Странным это казалось. Выросла она и утвердилась по жизни в Германии, много лет прожила в Японии, откуда ж тогда такие истинно русские, даже скорее советские хозяйственные замашки?..

Купе было невыносимо парадным, хотя и одновременно уютным, что вообще-то редко совмещается. Две низкие полки, мягкие, застеленные накрахмаленным бельем, по две пухлых подушки на каждой. Тяжелые шторы с ламбрекенами – золотые, парадные. На приоконном столике – бутылки с водой, маленький букетик живых цветов, на подносе – два тонких стакана, рядом – две чашки на блюдечках, а еще и корзиночка с конфетами и печеньем. И плюс выложенное Мариной…

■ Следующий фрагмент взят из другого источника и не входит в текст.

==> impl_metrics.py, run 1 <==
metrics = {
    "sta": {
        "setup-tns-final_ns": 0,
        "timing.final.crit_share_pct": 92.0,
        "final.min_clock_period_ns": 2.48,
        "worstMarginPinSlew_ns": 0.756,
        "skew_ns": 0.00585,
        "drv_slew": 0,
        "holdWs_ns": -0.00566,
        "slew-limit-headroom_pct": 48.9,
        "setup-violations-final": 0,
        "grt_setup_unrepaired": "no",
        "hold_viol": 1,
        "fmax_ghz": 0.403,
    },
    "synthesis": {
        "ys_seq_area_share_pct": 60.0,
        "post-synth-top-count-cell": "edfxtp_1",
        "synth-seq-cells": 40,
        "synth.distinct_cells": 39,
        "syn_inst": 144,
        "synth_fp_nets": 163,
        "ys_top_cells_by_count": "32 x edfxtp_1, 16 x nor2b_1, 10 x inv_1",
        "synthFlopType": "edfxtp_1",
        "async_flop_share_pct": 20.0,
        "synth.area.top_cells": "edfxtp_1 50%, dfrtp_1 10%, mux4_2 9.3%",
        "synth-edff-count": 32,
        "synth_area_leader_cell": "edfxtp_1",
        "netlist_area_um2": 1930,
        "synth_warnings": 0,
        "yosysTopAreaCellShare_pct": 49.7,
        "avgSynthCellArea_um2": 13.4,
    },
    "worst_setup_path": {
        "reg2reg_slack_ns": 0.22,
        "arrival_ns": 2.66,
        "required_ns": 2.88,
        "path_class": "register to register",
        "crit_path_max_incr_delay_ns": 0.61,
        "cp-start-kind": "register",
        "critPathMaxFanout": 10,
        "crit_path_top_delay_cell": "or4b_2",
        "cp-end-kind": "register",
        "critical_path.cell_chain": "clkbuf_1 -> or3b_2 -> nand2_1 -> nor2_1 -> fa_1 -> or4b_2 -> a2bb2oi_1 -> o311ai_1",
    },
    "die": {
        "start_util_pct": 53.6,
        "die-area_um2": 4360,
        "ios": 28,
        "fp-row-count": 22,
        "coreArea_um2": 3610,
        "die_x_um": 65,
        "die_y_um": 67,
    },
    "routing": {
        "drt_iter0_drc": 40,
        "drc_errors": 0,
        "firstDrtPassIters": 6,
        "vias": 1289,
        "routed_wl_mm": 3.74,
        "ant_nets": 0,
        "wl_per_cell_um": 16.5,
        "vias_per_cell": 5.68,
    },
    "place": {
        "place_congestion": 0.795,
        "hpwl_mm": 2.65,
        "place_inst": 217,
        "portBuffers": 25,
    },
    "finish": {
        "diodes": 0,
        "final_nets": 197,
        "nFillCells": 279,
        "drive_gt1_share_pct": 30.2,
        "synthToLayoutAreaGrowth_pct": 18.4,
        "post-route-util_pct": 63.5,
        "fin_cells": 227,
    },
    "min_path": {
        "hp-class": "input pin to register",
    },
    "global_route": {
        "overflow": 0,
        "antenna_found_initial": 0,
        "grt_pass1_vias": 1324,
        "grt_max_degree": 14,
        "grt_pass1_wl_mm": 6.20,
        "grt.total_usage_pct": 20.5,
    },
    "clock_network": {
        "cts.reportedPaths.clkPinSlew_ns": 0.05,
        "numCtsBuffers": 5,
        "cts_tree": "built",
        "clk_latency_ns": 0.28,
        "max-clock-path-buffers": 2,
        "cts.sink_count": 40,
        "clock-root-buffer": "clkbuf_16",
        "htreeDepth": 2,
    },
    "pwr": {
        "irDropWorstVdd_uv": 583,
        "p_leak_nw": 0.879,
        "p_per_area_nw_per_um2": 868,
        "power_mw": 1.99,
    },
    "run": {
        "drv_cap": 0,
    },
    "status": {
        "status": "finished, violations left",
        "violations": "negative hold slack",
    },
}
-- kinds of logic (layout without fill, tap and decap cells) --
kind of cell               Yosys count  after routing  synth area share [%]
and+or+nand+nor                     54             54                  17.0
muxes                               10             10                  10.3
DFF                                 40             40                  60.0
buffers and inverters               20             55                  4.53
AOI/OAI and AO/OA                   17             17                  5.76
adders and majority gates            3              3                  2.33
$ cat config.mk
export PLATFORM = sky130hd
export DESIGN_NAME = page_walker
export DESIGN_NICKNAME = d
export VERILOG_FILES = /design/src/rtl/pw_pkg.sv /design/src/rtl/pw_flag_merge.sv /design/src/rtl/pw_large_map.sv /design/src/rtl/page_walker.sv
export SDC_FILE = /design/constraint.sdc
export NUM_CORES = 1
export LEC_CHECK = 0
export ABC_AREA = 1
export CAP_MARGIN = 15
export CORE_MARGIN = 8
export CORE_UTILIZATION = 52
export DETAILED_ROUTE_END_ITERATION = 12
export PLACE_DENSITY = 0.9
export SYNTH_ARGS = -nofsm -noshare
export SYNTH_HDL_FRONTEND = slang
export SYNTH_HIERARCHICAL = 1
export SYNTH_SLANG_ARGS = --single-unit
$ cat constraint.sdc
create_clock -name clk -period 2.4 [get_ports clk]
set_clock_uncertainty 0.15 [all_clocks]
set_input_delay 0.24 -clock clk [delete_from_list [all_inputs] [get_ports clk]]
set_output_delay 0.24 -clock clk [all_outputs]
set_load 0.05 [all_outputs]
$ cat src/rtl/pw_pkg.sv
package pw_pkg;
  localparam int P_BIT  = 0;
  localparam int A_BIT  = 5;
  localparam int D_BIT  = 6;
  localparam int PS_BIT = 7;

  typedef enum logic [2:0] {
    S_IDLE, S_RD_DIR, S_CHK_DIR, S_RD_TBL, S_CHK_TBL, S_WB_DIR, S_WB_TBL, S_FIN
  } walk_state_t;

  typedef enum logic [1:0] {
    FLT_NONE = 2'd0, FLT_DIR_ABSENT = 2'd1, FLT_TBL_ABSENT = 2'd2, FLT_RSVD = 2'd3
  } flt_t;

  function automatic logic [31:0] dir_entry_addr(input logic [31:0] base,
                                                 input logic [9:0] idx);
    return base + {20'd0, idx, 2'b00};
  endfunction

  function automatic logic [31:0] tbl_entry_addr(input logic [19:0] tframe,
                                                 input logic [9:0] idx);
    return {tframe, 12'd0} + {20'd0, idx, 2'b00};
  endfunction
endpackage

$ cat src/rtl/pw_flag_merge.sv
module pw_flag_merge (
  input  logic [31:0] entry,
  input  logic        mark_dirty,
  output logic [31:0] merged,
  output logic        changed
);
  import pw_pkg::*;
  always_comb begin
    merged = entry;
    merged[A_BIT] = 1'b1;
    if (mark_dirty) merged[D_BIT] = 1'b1;
    changed = (merged != entry);
  end
endmodule

$ cat src/rtl/pw_large_map.sv
module pw_large_map #(
  parameter int PA_W = 40
) (
  input  logic [31:0]     pde,
  input  logic [21:0]     offs,
  input  logic            wide,
  input  logic [5:0]      width,
  output logic [PA_W-1:0] pa,
  output logic            rsvd_bad
);
  localparam int HI_W = PA_W - 32;
  localparam logic [31:0] RSV_NARROW = 32'h003E_0000;
  localparam logic [31:0] RSV_WIDE   = (32'd1 << 22) - (32'd1 << (13 + HI_W));

  logic [HI_W-1:0] hi;
  logic [HI_W-1:0] over;

  always_comb begin
    if (wide) hi = pde[13 +: HI_W];
    else      hi = {{(HI_W-4){1'b0}}, pde[16:13]};
  end

  for (genvar i = 0; i < HI_W; i++) begin : g_over
    assign over[i] = hi[i] && (6'(32 + i) >= width);
  end

  assign rsvd_bad = (|(pde & (wide ? RSV_WIDE : RSV_NARROW))) || (|over);
  assign pa = {hi, pde[31:22], offs};
endmodule

$ cat src/rtl/page_walker.sv
module page_walker #(
  parameter int PA_W = 40
) (
  input  logic            clk,
  input  logic            rst_n,
  input  logic            start,
  input  logic [31:0]     lin_addr,
  input  logic [31:0]     dir_base,
  input  logic            large_en,
  input  logic            wide_mode,
  input  logic [5:0]      phys_width,
  input  logic            is_write,
  output logic            busy,
  output logic            done,
  output logic [1:0]      fault_code,
  output logic [PA_W-1:0] phys_addr,
  output logic            mem_req,
  output logic            mem_we,
  output logic [31:0]     mem_addr,
  output logic [31:0]     mem_wdata,
  input  logic            mem_ack,
  input  logic [31:0]     mem_rdata
);
  import pw_pkg::*;

  walk_state_t     state;
  flt_t            fault_q;
  logic [31:0]     lin_q, base_q, pde_q, pte_q;
  logic            large_q, wide_q, wr_q;
  logic [5:0]      width_q;
  logic [PA_W-1:0] pa_q;

  // named internal events
  logic            dir_is_large, large_rsvd, dir_chg, tbl_chg;
  logic [31:0]     dir_new, tbl_new, wb_orig;
  logic [PA_W-1:0] large_pa, small_pa;

  assign dir_is_large = large_q && pde_q[PS_BIT];
  assign small_pa     = {{(PA_W-32){1'b0}}, pte_q[31:12], lin_q[11:0]};

  pw_large_map #(.PA_W(PA_W)) u_large (
    .pde(pde_q), .offs(lin_q[21:0]), .wide(wide_q), .width(width_q),
    .pa(large_pa), .rsvd_bad(large_rsvd)
  );

  pw_flag_merge u_dir_merge (
    .entry(pde_q), .mark_dirty(wr_q && dir_is_large),
    .merged(dir_new), .changed(dir_chg)
  );

  pw_flag_merge u_tbl_merge (
    .entry(pte_q), .mark_dirty(wr_q),
    .merged(tbl_new), .changed(tbl_chg)
  );

  always_ff @(posedge clk or negedge rst_n) begin
    if (!rst_n) begin
      state   <= S_IDLE;
      fault_q <= FLT_NONE;
      lin_q   <= '0;
      base_q  <= '0;
      pde_q   <= '0;
      pte_q   <= '0;
      large_q <= 1'b0;
      wide_q  <= 1'b0;
      wr_q    <= 1'b0;
      width_q <= '0;
      pa_q    <= '0;
    end else begin
      case (state)
        S_IDLE: if (start) begin
          lin_q   <= lin_addr;
          base_q  <= dir_base;
          large_q <= large_en;
          wide_q  <= wide_mode;
          width_q <= phys_width;
          wr_q    <= is_write;
          fault_q <= FLT_NONE;
          pa_q    <= '0;
          state   <= S_RD_DIR;
        end
        S_RD_DIR: if (mem_ack) begin
          pde_q <= mem_rdata;
          state <= S_CHK_DIR;
        end
        S_CHK_DIR: begin
          if (!pde_q[P_BIT]) begin
            fault_q <= FLT_DIR_ABSENT;
            state   <= S_FIN;
          end else if (dir_is_large) begin
            if (large_rsvd) begin
              fault_q <= FLT_RSVD;
              state   <= S_FIN;
            end else begin
              pa_q  <= large_pa;
              state <= dir_chg ? S_WB_DIR : S_FIN;
            end
          end else begin
            state <= S_RD_TBL;
          end
        end
        S_RD_TBL: if (mem_ack) begin
          pte_q <= mem_rdata;
          state <= S_CHK_TBL;
        end
        S_CHK_TBL: begin
          if (!pte_q[P_BIT]) begin
            fault_q <= FLT_TBL_ABSENT;
            state   <= S_FIN;
          end else begin
            pa_q <= small_pa;
            if (dir_chg)      state <= S_WB_DIR;
            else if (tbl_chg) state <= S_WB_TBL;
            else              state <= S_FIN;
          end
        end
        S_WB_DIR: if (mem_ack)
          state <= (!dir_is_large && tbl_chg) ? S_WB_TBL : S_FIN;
        S_WB_TBL: if (mem_ack) state <= S_FIN;
        S_FIN:    state <= S_IDLE;
        default:  state <= S_IDLE;
      endcase
    end
  end

  always_comb begin
    mem_req   = (state == S_RD_DIR) || (state == S_RD_TBL) ||
                (state == S_WB_DIR) || (state == S_WB_TBL);
    mem_we    = (state == S_WB_DIR) || (state == S_WB_TBL);
    mem_addr  = ((state == S_RD_DIR) || (state == S_WB_DIR)) ?
                dir_entry_addr(base_q, lin_q[31:22]) :
                tbl_entry_addr(pde_q[31:12], lin_q[21:12]);
    mem_wdata = (state == S_WB_DIR) ? dir_new : tbl_new;
    wb_orig   = (state == S_WB_DIR) ? pde_q : pte_q;
  end

  assign busy       = (state != S_IDLE);
  assign done       = (state == S_FIN);
  assign fault_code = fault_q;
  assign phys_addr  = pa_q;

  // request held until acknowledged
  p_req_hold_r10: assert property (@(posedge clk) disable iff (!rst_n)
    mem_req && !mem_ack |=> mem_req && $stable(mem_addr) && $stable(mem_we) && $stable(mem_wdata));

  // completion is a single-cycle pulse
  p_done_pulse_r11: assert property (@(posedge clk) disable iff (!rst_n)
    done |=> !done && !mem_req);

  // write-back touches only the accessed/dirty bits and always changes the entry
  p_wb_flags_only_r9: assert property (@(posedge clk) disable iff (!rst_n)
    mem_req && mem_we |-> (((mem_wdata ^ wb_orig) & ~32'h0000_0060) == 32'd0) && (mem_wdata != wb_orig));

  // no write on a faulting walk
  p_fault_no_wb_r8: assert property (@(posedge clk) disable iff (!rst_n)
    mem_req && mem_we |-> fault_q == FLT_NONE);

  // small pages stay below 4 GB
  p_small_low_r7: assert property (@(posedge clk) disable iff (!rst_n)
    done && fault_code == 2'd0 && !dir_is_large |-> phys_addr[PA_W-1:32] == '0);

  // result fits the configured width
  p_width_r6: assert property (@(posedge clk) disable iff (!rst_n)
    done && fault_code == 2'd0 |-> (phys_addr >> width_q) == '0);

  // narrow mode never sets bits above 35
  p_narrow_r4: assert property (@(posedge clk) disable iff (!rst_n)
    done && fault_code == 2'd0 && !wide_q |-> phys_addr[PA_W-1:36] == '0);
endmodule

# Word-level counts from Yosys, hierarchy flattened

Cells that the tools add are included.
W data, S select, Z words.

Register bits: 182
Logic and storage cells: 104

$add $sub $neg: 2
$lt $le $gt $ge: 8
Equal/unequal tests: 21
Mux-type cells: 32
Bitwise logic cells: 1
Reduce and logical (&&, ||, !) cells: 29

Operators by type and width:

| cell                 | number |
|---|---|
| $mux W40             | 5 |
| $pmux W40 S3         | 1 |
| $add A32 B12 Y32     | 2 |
| $mux W32             | 2 |
| $ge A6 B6 Y1 const A | 8 |
| $and A32 B32 Y32     | 1 |
| $reduce_or A32 Y1    | 1 |
| $pmux W3 S8          | 1 |
| $mux W21             | 1 |
| $mux W3              | 7 |
| $ne A2 B2 Y1 const B | 10 |
| $mux W2              | 9 |
| $eq A3 B3 Y1 const B | 4 |
| $logic_and A1 B1 Y1  | 11 |
| $reduce_and A5 Y1    | 2 |
| $mux W8              | 1 |
| $reduce_or A8 Y1     | 1 |
| $eq A3 B2 Y1 const B | 2 |
| $logic_or A1 B1 Y1   | 6 |
| $ne A3 B3 Y1 const B | 2 |
| $pmux W2 S3          | 1 |
| $reduce_and A2 Y1    | 3 |
| $reduce_and A6 Y1    | 1 |
| $reduce_bool A3 Y1   | 2 |
| 5 further kinds      | 9 |

# Longest topological paths before layout

Depth after elaboration: 9
Gate-level depth with buffers: 15

# By module

Netlist, hierarchy kept.

Modules (own cells, without submodules):

| module        | instances | cells an instance | area each (µm²) | sequential area each (µm²) |
|---|---|---|---|---|
| page_walker   | 1         | 1,160             | 9,271.4         | 4,554.4 |
| pw_flag_merge | 2         | 36                | 254.0           | 0.0 |
| pw_large_map  | 1         | 77                | 450.4           | 0.0 |

# Worst setup path before layout

No wires, ideal clock.

Kind: reg-to-output
Start: register lin_q[22]
End: output port mem_addr[10]
Arrival time: 2.591 ns
Data required time: 2.010 ns
Setup slack: -0.581 ns
Cell stages (with the launch flop): 9
Path buffers: 0
Cells stage by stage: dfrtp_1 > ha_1 > fa_1 > nand3_1 > nand3_1 > nand2_1 > nand2_1 > xnor2_1 > o21ai_0

Word-level cells in the longest chain between the ends: 2

RTL lines:

| what                     | line               | source |
|---|---|---|
| start: declaration       | page_walker.sv:28  | `logic [31:0] lin_q, base_q, pde_q, pte_q;` |
| start signal: assignment | page_walker.sv:72  | `lin_q <= lin_addr;` |
| $add A32 B12 Y32         | pw_pkg.sv:17       | `return base + {20'd0, idx, 2'b00};` |
| $mux W32                 | page_walker.sv:130 | `mem_addr = ((state == S_RD_DIR) \|\| (state == S_WB_DIR)) ?` |
| end: declaration         | page_walker.sv:19  | `output logic [31:0] mem_addr,` |

No other way between the ends.

# Worst setup path in the final report

Start: register base_q[2]
End: output port mem_addr[10]

Word-level cells in the longest chain between the ends: 2

RTL lines:

| what                     | line               | source |
|---|---|---|
| start: declaration       | page_walker.sv:28  |  |
| start signal: assignment | page_walker.sv:73  | `base_q <= dir_base;` |
| $add A32 B12 Y32         | pw_pkg.sv:17       |  |
| $mux W32                 | page_walker.sv:130 |  |

No other way between the ends.

==> metrics.yaml <==
synthesis:
  synth_area_leaders: "dfrtp_1 (45%), nand2_1 (17%), buf_4 (7.3%)"
  synth.net_count: 1429
  netlist_instances: 1309
  synth_top_area_share_pct: 44.52
  syn_area_sq_um: 10230
  yosys.area.top_type: "dfrtp_1"
  ys.flop_type: "dfrtp_1"
  postSynthAreaPerCell_sq_um: 7.815
  seq_area_frac_synth_pct: 44.52
  async_reset_ff_share_pct: 100.0
  synth_cell_types: 38
  synth_edf_count: 0
  ys_warn_count: 6
  ys_ff_latch: 182
place:
  dp_hpwl_microns: 22010
  gp_congestion: 0.9245
  portBuffers: 218
  placed_area_sq_um: 12580
routing:
  routed_wl_microns: 32140
  drtAntennaViolNets: 0
  drc_errors: 0
  vias: 9386
  via_per_inst: 5.363
  drt_pass1_iterations: 6
  routedWlPerCell_microns: 18.37
  drt-initial-drc-count: 828
timing:
  fmax_ghz: 0.3556
  maxSlewViolCount: 0
  worst_pin_slew_ps: 599.2
  setup_viol: 29
  post-route-period-util_pct: 117.2
  period_minus_slack_ps: 2812
  max_slew_margin_pct: 60.05
  rsz0062_at_grt: "yes"
  setup_ws_ps: -412.5
  hold_viol: 0
cells_and_area:
  area_delta_synth_final_pct: 39.52
  nNetsFinal: 1589
  final_design_area_no_fill_sq_um: 14270
  drive_gt1_share_pct: 23.75
global_route:
  grt_pass1_wl_microns: 49020
  grt.total_usage_pct: 25.43
  grt_pass1_vias: 9282
  antenna_found_initial: 5
  grt_max_degree: 85
  grt-ovfl-total: 0
cts:
  numCtsBuffers: 17
  cts_tree: "done"
  ctsRootBufferMaster: "clkbuf_16"
  clk-insertion-delay-late_ps: 430
  clock_sinks: 182
  cts_max_path_buffers: 2
  htree_levels: 4
  clk_pin_slew_ps: 80
floorplan:
  dieWidth_microns: 156.3
  ioPinCount: 219
  dieArea_sq_um: 24420
  start_util_pct: 52.73
  fp-row-count: 51
  dieHeight_microns: 156.3
  core_area_sq_um: 19400
run_status:
  violations: "negative setup slack"
  status: "finished with violations"
critical_path:
  path_class: "register to output port"
  crit_path_max_fanout: 4
  setup.worst_path.start_class: "register"
  slowest_stage: "dfrtp_1"
  cp_cell_sequence: "ha_2 -> fa_2 -> nand3_2 -> nand3_4 -> nand2_1 -> nand2_2 -> xnor2_2 -> o21ai_2 -> buf_12"
  critPathCaptureType: "output port"
  slowest_delay_ps: 400
  cp.arrival_ps: 2420
  cp_data_required_time_ps: 2010
hold_path:
  min_path_type: "input pin to register"
run:
  drv_cap: 0
[state kept, by name, summed over array words and instances, names as in the netlist]
signal      flops
base_q         32
fault_code      2
large_q         1
lin_q          32
pde_q          32
phys_addr      40
pte_q          32
state           3
wide_q          1
width_q         6
wr_q            1
[logic make-up after synthesis]
logic type / synth area share, %
muxes: 5.174
other: 0.07341
adders and majority gates: 1.419
xor gates and xnor gates: 0.5993
buffers and inverters: 14.42
and+or+nand+nor: 24.80
DFF: 44.52
AOI/OAI and AO/OA: 8.990
[area by class of cell]
| type | instances | area, sq um |
|---|---|---|
| Clock buffer | 18 | 439.2 |
| Multi-Input combinational cell | 859 | 4858 |
| Clock inverter | 14 | 140.1 |
| Sequential cell | 182 | 4559 |
| Tap cell | 265 | 331.6 |
| Inverter | 121 | 454.2 |
| Fill cell | 1398 | 5126 |
| Antenna cell | 3 | 7.507 |
| Timing Repair Buffer | 288 | 3482 |
[cell usage after synthesis, types with 6 or more instances]
library cell and instances:
nand2_1 451, dfrtp_1 182, o21ai_0 118, inv_1 116, buf_4 99, nor2_1 77
nand3_1 60, mux2_2 47, a31oi_1 36, clkbuf_1 27, buf_6 12, ha_1 10
a21oi_1 9, nand4_1 9, nor3_1 7, xnor2_1 7, buf_2 6
[path summary, 6_finish.rpt]
check	endpoint	cells past startpoint	start	slack, ps
max in group asynchronous	pte_q[28]	3	rst_n	1180
min reg2reg	pte_q[7]	2	pte_q[7]	340
max	mem_addr[10]	9	base_q[2]	-410
max reg2reg	phys_addr[37]	11	pde_q[18]	90
min in group asynchronous	pde_q[9]	2	rst_n	230
min	base_q[12]	3	dir_base[12]	220
[worst max-delay path, delay by kind of cell (launching register included)]
| kind | cells | cell delay (ps) |
|---|---|---|
| AOI/OAI and AO/OA | 1 | 220 |
| xor gates and xnor gates | 1 | 170 |
| adders and majority gates | 2 | 610 |
| buffers and inverters | 1 | 170 |
| DFF | 1 | 400 |
| and+or+nand+nor | 4 | 400 |
[metal layers]
| metal | vias up | GRT usage, % | routed length (microns) | share of wire [%] |
|---|---|---|---|---|
| met3 | 86 | 5.157 | 2221 | 6.9 |
| met5 | - | 0 | 26 | 0.081 |
| li1 | 4393 | - | - | - |
| met4 | 4 | 10.53 | 1206 | 3.8 |
| met2 | 434 | 42.69 | 15710 | 49 |
| met1 | 4469 | 31.43 | 12980 | 40 |
[metrics by stage]
step	hold slack, ps	setup TNS [ps]	setup slack (ps)	instances	utilization, %
2_1_floorplan	-205.6	-203.6	-203.6	1309	-
3_3_place_gp	142.5	0	20.77	1682	64.86
3_5_place_dp	144.8	-245.9	-64.07	1682	64.86
4_1_cts	210.6	-6107	-359.9	1729	71.57
5_1_grt	226.5	-10210	-479.3	1750	73.57
6_report	222.8	-7737	-412.5	1750	73.57
[repair_timing]
| item | CTS | global route |
|---|---|---|
| pin swaps | 49 | 30 |
| endpoints found under the hold margin | 63 | 0 |
| gates resized for setup | 140 | 37 |
| hold buffers | 1 | 0 |
| endpoints found under the setup margin | 57 | 88 |
| gates cloned | 0 | 6 |
| setup buffers | 14 | 12 |
[placed cells by master, fill, tap and decap left out, types with 21 or more instances in the layout]
master / count
nand2_1: 402
buf_12: 58
buf_6: 21
nor2_1: 67
clkbuf_16: 22
clkdlybuf4s50_1: 149
mux2_2: 47
o21ai_0: 109
inv_1: 108
a31oi_1: 32
dfrtp_1: 178
nand3_1: 42
nand2_2: 40
buf_4: 46
Power is left out: the tool's default activity adds up to more than one toggle a clock period on the data nets, which glitch-free logic cannot reach.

Пастуху приходилось ездить по стране на поездах. На других. Где висели серые от вековой застиранности занавески на окнах, где чай подавался в треснутых граненых стаканах с железными подстаканниками и вообще не имел вкуса чая, где – вот главное! – подушка на полке была всего одна, плоская, жесткая, и наволочка почему-то всегда чуть влажная, а проводницы доброго слова не знали, но злых знали много. И если вдруг попадался запасливый и гостеприимный сосед или соседка по купе, по вагону, по полке, если говорили Пастуху: «Давай перекусим, мужик, чем Бог послал», то он с благодарностью принимал участие в дорожной трапезе – всегда долгой, многословной и ни к чему никого не обязывающей.

– Давайте перекусим, – сказала, по-прежнему улыбаясь, Марина. – Что было под рукой, то и прихватила. Кроме пирожков и сыра. Это я из пароходного ресторана украла.

– Спасибо, Марина, – абсолютно искренне сказал Пастух. – Но может, лучше заказать обед в вагоне-ресторане? Быстро принесут…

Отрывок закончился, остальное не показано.